* **TASK OBJECTIVE**
Transcribe word for word the lines below from the line with "assign touch = hit" through the line with "assign mem_req_valid = (hd_q != tl_q);", ends included.

* **PROVIDED ENTRIES**

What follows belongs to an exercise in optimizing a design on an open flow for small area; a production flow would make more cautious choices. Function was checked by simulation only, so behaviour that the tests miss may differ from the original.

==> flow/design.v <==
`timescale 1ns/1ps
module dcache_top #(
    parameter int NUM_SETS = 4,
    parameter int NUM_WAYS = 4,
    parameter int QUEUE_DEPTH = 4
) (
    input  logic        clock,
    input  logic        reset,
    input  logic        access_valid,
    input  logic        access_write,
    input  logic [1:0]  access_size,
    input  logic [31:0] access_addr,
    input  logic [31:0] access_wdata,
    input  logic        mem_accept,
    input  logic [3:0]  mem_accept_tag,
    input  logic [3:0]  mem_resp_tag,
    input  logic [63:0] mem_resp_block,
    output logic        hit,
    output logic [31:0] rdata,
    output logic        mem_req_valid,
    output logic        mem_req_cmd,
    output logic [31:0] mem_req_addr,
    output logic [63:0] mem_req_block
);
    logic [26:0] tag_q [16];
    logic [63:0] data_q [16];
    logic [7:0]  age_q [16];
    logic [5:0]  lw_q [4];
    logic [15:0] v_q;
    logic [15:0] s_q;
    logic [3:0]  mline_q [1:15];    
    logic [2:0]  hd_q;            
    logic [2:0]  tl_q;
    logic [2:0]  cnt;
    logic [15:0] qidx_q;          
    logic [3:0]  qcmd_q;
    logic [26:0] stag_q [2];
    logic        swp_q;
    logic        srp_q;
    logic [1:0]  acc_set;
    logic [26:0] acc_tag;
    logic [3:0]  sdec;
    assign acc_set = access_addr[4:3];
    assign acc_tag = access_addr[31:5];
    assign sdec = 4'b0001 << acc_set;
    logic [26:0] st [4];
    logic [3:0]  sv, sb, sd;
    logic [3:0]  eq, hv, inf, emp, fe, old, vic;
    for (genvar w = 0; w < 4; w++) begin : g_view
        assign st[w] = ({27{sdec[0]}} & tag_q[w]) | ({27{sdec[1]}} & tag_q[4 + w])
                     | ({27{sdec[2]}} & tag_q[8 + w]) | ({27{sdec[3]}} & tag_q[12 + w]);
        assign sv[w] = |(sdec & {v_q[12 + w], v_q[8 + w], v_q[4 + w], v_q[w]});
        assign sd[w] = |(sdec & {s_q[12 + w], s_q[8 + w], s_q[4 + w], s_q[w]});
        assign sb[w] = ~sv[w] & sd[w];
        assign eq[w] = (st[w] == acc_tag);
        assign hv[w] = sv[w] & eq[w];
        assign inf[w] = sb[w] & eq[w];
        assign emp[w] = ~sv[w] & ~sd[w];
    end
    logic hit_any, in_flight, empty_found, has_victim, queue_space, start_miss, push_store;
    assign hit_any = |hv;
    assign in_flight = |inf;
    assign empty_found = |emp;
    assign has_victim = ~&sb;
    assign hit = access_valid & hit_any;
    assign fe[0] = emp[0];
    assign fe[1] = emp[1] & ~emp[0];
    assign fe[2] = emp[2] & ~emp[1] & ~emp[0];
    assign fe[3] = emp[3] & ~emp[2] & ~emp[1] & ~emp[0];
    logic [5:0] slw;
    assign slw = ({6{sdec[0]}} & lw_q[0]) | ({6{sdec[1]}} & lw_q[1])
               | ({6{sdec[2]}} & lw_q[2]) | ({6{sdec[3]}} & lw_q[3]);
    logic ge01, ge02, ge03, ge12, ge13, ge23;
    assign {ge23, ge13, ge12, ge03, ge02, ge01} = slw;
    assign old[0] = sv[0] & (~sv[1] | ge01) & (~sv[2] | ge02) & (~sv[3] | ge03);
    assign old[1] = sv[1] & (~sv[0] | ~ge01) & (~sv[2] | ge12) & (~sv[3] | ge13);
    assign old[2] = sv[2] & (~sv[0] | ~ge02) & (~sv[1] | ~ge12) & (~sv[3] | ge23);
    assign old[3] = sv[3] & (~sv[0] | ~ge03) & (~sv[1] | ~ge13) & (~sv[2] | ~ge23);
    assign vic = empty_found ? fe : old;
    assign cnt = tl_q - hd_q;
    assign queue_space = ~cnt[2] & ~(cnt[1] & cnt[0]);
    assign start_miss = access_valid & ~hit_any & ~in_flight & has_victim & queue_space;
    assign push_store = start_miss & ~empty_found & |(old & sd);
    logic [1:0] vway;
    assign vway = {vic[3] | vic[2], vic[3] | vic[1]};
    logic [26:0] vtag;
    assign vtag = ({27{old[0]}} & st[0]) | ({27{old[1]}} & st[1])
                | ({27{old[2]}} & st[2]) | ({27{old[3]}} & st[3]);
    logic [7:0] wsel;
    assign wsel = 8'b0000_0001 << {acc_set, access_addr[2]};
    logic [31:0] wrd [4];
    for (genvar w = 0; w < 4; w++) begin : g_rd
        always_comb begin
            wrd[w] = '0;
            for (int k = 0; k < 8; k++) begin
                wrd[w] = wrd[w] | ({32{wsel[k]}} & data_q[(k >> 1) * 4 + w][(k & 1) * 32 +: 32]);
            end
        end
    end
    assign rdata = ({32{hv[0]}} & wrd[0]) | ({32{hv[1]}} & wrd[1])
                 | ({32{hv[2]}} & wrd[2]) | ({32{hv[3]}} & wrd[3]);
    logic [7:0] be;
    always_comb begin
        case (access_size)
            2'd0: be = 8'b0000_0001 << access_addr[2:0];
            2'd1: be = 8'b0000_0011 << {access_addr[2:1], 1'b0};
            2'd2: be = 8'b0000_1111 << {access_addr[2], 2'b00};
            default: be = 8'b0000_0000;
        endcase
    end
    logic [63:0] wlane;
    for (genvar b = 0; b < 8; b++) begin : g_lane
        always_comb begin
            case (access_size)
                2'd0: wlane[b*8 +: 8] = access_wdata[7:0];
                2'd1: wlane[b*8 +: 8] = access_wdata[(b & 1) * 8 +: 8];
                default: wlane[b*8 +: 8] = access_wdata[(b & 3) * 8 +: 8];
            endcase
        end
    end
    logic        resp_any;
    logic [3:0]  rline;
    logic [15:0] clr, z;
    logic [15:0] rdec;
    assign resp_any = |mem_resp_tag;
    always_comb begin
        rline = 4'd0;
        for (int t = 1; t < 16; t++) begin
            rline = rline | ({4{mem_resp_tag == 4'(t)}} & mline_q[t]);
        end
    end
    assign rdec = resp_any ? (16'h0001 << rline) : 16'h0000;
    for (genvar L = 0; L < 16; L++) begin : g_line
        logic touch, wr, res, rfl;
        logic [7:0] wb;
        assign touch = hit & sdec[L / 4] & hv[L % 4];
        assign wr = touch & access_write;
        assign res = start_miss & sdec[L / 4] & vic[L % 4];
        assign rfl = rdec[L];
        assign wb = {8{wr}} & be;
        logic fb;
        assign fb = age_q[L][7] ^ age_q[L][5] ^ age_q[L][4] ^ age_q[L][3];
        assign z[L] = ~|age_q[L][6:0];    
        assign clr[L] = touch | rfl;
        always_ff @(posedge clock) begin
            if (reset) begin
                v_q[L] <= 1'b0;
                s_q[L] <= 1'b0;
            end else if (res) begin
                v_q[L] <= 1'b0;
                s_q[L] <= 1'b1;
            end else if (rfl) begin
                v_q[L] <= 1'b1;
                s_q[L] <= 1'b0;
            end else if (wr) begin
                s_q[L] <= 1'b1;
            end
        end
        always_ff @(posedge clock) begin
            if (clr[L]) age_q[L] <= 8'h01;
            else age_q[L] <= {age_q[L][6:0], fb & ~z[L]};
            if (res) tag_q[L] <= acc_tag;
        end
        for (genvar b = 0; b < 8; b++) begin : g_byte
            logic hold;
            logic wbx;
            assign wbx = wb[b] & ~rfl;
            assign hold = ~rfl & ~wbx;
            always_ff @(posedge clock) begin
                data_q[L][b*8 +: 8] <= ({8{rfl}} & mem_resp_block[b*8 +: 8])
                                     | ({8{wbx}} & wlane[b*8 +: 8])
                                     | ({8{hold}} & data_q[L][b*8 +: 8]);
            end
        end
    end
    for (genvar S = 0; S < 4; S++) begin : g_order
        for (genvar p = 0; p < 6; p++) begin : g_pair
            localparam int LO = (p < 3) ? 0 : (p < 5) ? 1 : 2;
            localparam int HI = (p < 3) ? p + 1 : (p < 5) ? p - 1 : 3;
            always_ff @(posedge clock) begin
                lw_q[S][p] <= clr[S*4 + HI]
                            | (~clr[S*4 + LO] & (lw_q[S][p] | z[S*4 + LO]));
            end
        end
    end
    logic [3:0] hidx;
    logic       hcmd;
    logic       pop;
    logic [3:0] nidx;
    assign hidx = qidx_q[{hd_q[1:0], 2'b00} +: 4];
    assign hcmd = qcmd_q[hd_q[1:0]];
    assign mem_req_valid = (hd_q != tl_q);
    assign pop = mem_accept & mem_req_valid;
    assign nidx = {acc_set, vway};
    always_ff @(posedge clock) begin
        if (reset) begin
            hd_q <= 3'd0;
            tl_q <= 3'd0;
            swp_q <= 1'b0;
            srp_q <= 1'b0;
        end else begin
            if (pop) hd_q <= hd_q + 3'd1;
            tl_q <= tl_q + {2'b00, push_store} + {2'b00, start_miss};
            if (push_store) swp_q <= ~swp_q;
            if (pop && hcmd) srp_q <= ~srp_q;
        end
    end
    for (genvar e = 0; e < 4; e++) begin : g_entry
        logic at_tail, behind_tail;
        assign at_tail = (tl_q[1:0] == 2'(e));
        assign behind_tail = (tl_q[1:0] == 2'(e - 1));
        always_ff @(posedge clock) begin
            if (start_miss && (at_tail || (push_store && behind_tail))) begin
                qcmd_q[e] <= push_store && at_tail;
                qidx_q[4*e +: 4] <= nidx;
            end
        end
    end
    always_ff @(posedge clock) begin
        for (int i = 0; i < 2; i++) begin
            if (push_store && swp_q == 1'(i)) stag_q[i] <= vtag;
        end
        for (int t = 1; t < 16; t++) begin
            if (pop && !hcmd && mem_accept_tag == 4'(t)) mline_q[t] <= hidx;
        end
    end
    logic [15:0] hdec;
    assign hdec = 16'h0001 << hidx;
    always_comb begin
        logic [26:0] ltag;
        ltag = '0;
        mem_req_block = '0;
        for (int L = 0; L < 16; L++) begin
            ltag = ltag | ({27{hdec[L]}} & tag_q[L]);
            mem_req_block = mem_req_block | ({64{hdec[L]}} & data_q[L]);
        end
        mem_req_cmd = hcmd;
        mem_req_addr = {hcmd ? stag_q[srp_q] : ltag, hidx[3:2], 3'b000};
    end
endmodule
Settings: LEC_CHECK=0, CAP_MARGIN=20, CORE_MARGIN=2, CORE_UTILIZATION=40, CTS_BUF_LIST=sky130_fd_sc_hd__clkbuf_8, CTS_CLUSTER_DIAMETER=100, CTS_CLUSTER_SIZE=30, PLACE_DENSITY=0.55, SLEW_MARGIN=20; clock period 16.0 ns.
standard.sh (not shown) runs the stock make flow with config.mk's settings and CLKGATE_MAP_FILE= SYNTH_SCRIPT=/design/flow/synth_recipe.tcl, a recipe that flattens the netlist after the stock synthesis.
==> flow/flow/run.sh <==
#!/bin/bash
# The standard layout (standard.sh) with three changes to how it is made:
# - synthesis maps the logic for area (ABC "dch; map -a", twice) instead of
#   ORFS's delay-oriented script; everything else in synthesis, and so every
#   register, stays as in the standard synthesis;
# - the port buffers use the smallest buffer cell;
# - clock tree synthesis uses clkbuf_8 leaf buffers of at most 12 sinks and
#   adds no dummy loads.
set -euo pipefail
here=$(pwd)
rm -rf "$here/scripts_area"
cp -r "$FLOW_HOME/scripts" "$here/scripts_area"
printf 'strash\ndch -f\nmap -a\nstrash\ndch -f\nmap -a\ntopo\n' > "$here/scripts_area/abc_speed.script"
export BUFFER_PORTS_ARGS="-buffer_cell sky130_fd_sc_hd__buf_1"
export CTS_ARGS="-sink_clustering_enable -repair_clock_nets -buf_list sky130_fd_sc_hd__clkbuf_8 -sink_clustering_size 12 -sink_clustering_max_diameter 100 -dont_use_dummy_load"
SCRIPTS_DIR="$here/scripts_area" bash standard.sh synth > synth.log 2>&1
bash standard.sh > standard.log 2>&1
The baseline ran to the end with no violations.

* **TASK RESULT**
        assign touch = hit & sdec[L / 4] & hv[L % 4];
        assign wr = touch & access_write;
        assign res = start_miss & sdec[L / 4] & vic[L % 4];
        assign rfl = rdec[L];
        assign wb = {8{wr}} & be;
        logic fb;
        assign fb = age_q[L][7] ^ age_q[L][5] ^ age_q[L][4] ^ age_q[L][3];
        assign z[L] = ~|age_q[L][6:0];    
        assign clr[L] = touch | rfl;
        always_ff @(posedge clock) begin
            if (reset) begin
                v_q[L] <= 1'b0;
                s_q[L] <= 1'b0;
            end else if (res) begin
                v_q[L] <= 1'b0;
                s_q[L] <= 1'b1;
            end else if (rfl) begin
                v_q[L] <= 1'b1;
                s_q[L] <= 1'b0;
            end else if (wr) begin
                s_q[L] <= 1'b1;
            end
        end
        always_ff @(posedge clock) begin
            if (clr[L]) age_q[L] <= 8'h01;
            else age_q[L] <= {age_q[L][6:0], fb & ~z[L]};
            if (res) tag_q[L] <= acc_tag;
        end
        for (genvar b = 0; b < 8; b++) begin : g_byte
            logic hold;
            logic wbx;
            assign wbx = wb[b] & ~rfl;
            assign hold = ~rfl & ~wbx;
            always_ff @(posedge clock) begin
                data_q[L][b*8 +: 8] <= ({8{rfl}} & mem_resp_block[b*8 +: 8])
                                     | ({8{wbx}} & wlane[b*8 +: 8])
                                     | ({8{hold}} & data_q[L][b*8 +: 8]);
            end
        end
    end
    for (genvar S = 0; S < 4; S++) begin : g_order
        for (genvar p = 0; p < 6; p++) begin : g_pair
            localparam int LO = (p < 3) ? 0 : (p < 5) ? 1 : 2;
            localparam int HI = (p < 3) ? p + 1 : (p < 5) ? p - 1 : 3;
            always_ff @(posedge clock) begin
                lw_q[S][p] <= clr[S*4 + HI]
                            | (~clr[S*4 + LO] & (lw_q[S][p] | z[S*4 + LO]));
            end
        end
    end
    logic [3:0] hidx;
    logic       hcmd;
    logic       pop;
    logic [3:0] nidx;
    assign hidx = qidx_q[{hd_q[1:0], 2'b00} +: 4];
    assign hcmd = qcmd_q[hd_q[1:0]];
    assign mem_req_valid = (hd_q != tl_q);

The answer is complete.